We have studied the effects of the antimetabolite, Tiazofurin (TR-2-beta-D-furanosylthiazole-4-carboxamide), on the metastatization of HT168-M1 human melanoma cell line compared to 3LL-HH murine lung carcinoma. TR pretreatment of 3LL-HH cells, in a dose range 15-60 microM, caused inhibition of cell proliferation as well as adhesion to the EHS-matrix. TR inhibited the entry of adherent tumor cells to the S phase and accumulation in G1, however in non-adherent cells TR completely inhibited the entry of tumor cells to G2 phase. In contrast to these data TR treatment of HT168-M1 cells did not cause inhibition of cell proliferation, a change in cell cycle distribution or in the quantity of apoptotic cells. However, TR pretreatment did inhibit the adhesion to and migration through EHS-matrix of melanoma cells similar to 3LL-HH cells. Furthermore, in vivo TR treatment inhibited the formation of liver metastases of HT168-M1 melanoma cells without major effects on the spleen primary tumor.

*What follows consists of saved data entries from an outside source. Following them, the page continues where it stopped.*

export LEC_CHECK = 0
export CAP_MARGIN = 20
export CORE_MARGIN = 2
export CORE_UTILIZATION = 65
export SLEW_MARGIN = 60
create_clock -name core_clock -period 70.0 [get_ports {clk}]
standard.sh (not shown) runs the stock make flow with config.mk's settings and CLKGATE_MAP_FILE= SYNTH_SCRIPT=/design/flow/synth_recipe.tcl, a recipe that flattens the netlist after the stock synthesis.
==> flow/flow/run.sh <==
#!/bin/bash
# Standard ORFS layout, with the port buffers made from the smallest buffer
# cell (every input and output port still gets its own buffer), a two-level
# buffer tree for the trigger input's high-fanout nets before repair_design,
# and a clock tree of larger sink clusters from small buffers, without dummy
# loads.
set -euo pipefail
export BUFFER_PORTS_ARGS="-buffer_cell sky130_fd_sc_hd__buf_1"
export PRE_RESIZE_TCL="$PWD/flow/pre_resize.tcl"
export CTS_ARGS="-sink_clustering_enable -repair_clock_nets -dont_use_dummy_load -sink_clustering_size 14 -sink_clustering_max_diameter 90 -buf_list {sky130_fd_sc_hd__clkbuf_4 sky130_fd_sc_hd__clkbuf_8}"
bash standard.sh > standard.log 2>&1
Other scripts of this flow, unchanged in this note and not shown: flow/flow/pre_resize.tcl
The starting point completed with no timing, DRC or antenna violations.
From an optimization exercise on the open Yosys and OpenROAD flow, aimed at small area; shortcuts taken in it are not production practice. Only simulation tests tie the RTL to the original design; equivalence was not proved. Power and IR drop assume default switching activity.

==> flow/design.v (excerpt) <==
module cvu_pair (
    input  wire        clk,
    input  wire        rst,
    input  wire        sel,
    input  wire        we,
    input  wire [6:0]  addr,
    input  wire [31:0] wdata,
    output reg  [31:0] rdata,
    output wire [1:0]  done
);
    localparam W_CTRL   = 6'h00;
    localparam W_CMD    = 6'h01;
    localparam W_VAL    = 6'h02;
    localparam W_RESULT = 6'h03;
    localparam W_TX     = 6'h04;
    localparam W_RX     = 6'h05;
    localparam W_LAST   = 6'h06;
    localparam W_EXPECT = 6'h07;
    localparam W_STAT   = 6'h08;
    localparam W_REJ    = 6'h09;
    localparam W_DATA1  = 6'h0C;
    localparam W_DATA2  = 6'h0D;
    localparam W_DATA4  = 6'h0E;
    wire [5:0] widx = addr[5:0];
    wire       u    = addr[6];
    wire       wr   = sel & we;
    wire [1:0]  poly0, poly1;
    wire        aen0, aen1, mode0, mode1, sync0, sync1;
    wire [3:0]  win0, win1;
    wire [31:0] val0, val1, res0, res1, exp0, exp1, rej0, rej1;
    wire [15:0] tx0, tx1, rx0, rx1, last0, last1;
    wire [2:0]  stat0, stat1;
    wire [1:0]  poly_s = u ? poly1 : poly0;
    wire        aen_s  = u ? aen1  : aen0;
    wire        mode_s = u ? mode1 : mode0;
    wire        sync_s = u ? sync1 : sync0;
    wire [3:0]  win_s  = u ? win1  : win0;
    wire [31:0] val_s  = u ? val1  : val0;
    wire [31:0] res_s  = u ? res1  : res0;
    wire [31:0] exp_s  = u ? exp1  : exp0;
    wire [31:0] rej_s  = u ? rej1  : rej0;
    wire [15:0] tx_s   = u ? tx1   : tx0;
    wire [15:0] rx_s   = u ? rx1   : rx0;
  ...
For scale: roughly 380 flip-flops, roughly 77 I/O pins.
Settings: LEC_CHECK=0, CAP_MARGIN=20, CORE_MARGIN=2, CORE_UTILIZATION=40, CTS_BUF_LIST=sky130_fd_sc_hd__clkbuf_16, CTS_CLUSTER_DIAMETER=70, CTS_CLUSTER_SIZE=24, PLACE_DENSITY=0.75, SLEW_MARGIN=20; clock period 10.0 ns.
standard.sh (not shown) runs the stock make flow with config.mk's settings and CLKGATE_MAP_FILE= SYNTH_SCRIPT=/design/flow/synth_recipe.tcl, a recipe that flattens the netlist after the stock synthesis.
==> flow/flow/run.sh <==
#!/bin/bash
set -euo pipefail
W=$(pwd)

# Synthesis script: ORFS's synth.tcl with only its ABC call changed
sed 's|^  log_cmd abc {\*}\$abc_args$|  log_cmd abc {*}$lib_args {*}$lib_dont_use_args|' \
    "$FLOW_HOME/scripts/synth.tcl" > own_synth_body.tcl
grep -q '^  log_cmd abc {\*}\$lib_args {\*}\$lib_dont_use_args$' own_synth_body.tcl
sed "s|source \$::env(SCRIPTS_DIR)/synth.tcl|source $W/own_synth_body.tcl|" synth_recipe.tcl > own_synth.tcl
grep -q own_synth_body own_synth.tcl

# The standard synthesis, for its registers, in a folder of its own
sed "s|WORK_HOME=[^ ]*|WORK_HOME=$W/ref|" standard.sh > ref.sh
bash ref.sh synth > synth_ref.log 2>&1

# This flow's synthesis, where the layout continues from
sed "s|SYNTH_SCRIPT=[^ ]*|SYNTH_SCRIPT=$W/own_synth.tcl|" standard.sh > own.sh
grep -q "SYNTH_SCRIPT=$W/own_synth.tcl" own.sh
bash own.sh synth > synth_own.log 2>&1

regs() {
    grep -oE '^\s*sky130_fd_sc_hd__\S*(df|dl)\S*\s+\S+' "$1" | awk '{print $1, $2}' | sort
}
REF=ref/results/$FLOW_PLATFORM/cvu_pair/base/1_2_yosys.v
OWN=orfs/results/$FLOW_PLATFORM/cvu_pair/base/1_2_yosys.v
regs "$REF" > regs_ref.txt
regs "$OWN" > regs_own.txt
if [[ -s regs_ref.txt ]] && cmp -s regs_ref.txt regs_own.txt; then
    echo "registers match the standard synthesis ($(wc -l < regs_own.txt))" > regs_check.log
else
    echo "registers differ from the standard synthesis: using it" > regs_check.log
    rm -rf orfs
fi

# Ports get the smallest buffer; the repair steps size them up where needed
sed 's|"\${@:-finish}"|BUFFER_PORTS_ARGS="-buffer_cell sky130_fd_sc_hd__buf_1" "${@:-finish}"|' standard.sh > layout.sh
grep -q BUFFER_PORTS_ARGS layout.sh
bash layout.sh > layout.log 2>&1
The first run completed with no timing, DRC or antenna violations.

Since in vivo TR treatment of HT168-M1 and 3LL-HH tumor bearing mice significantly decreased the number and incidence of liver metastases though there was a different effect on the in vitro/in vivo growth (lack of inhibitory effect in case of IIT168-M1 cells), we suggest that the antiproliferative and anti-metastatic effects of TR could be separated. We also suggest that the antimetastatic effects of TR are due to inhibition of adhesion and migration of tumor cells.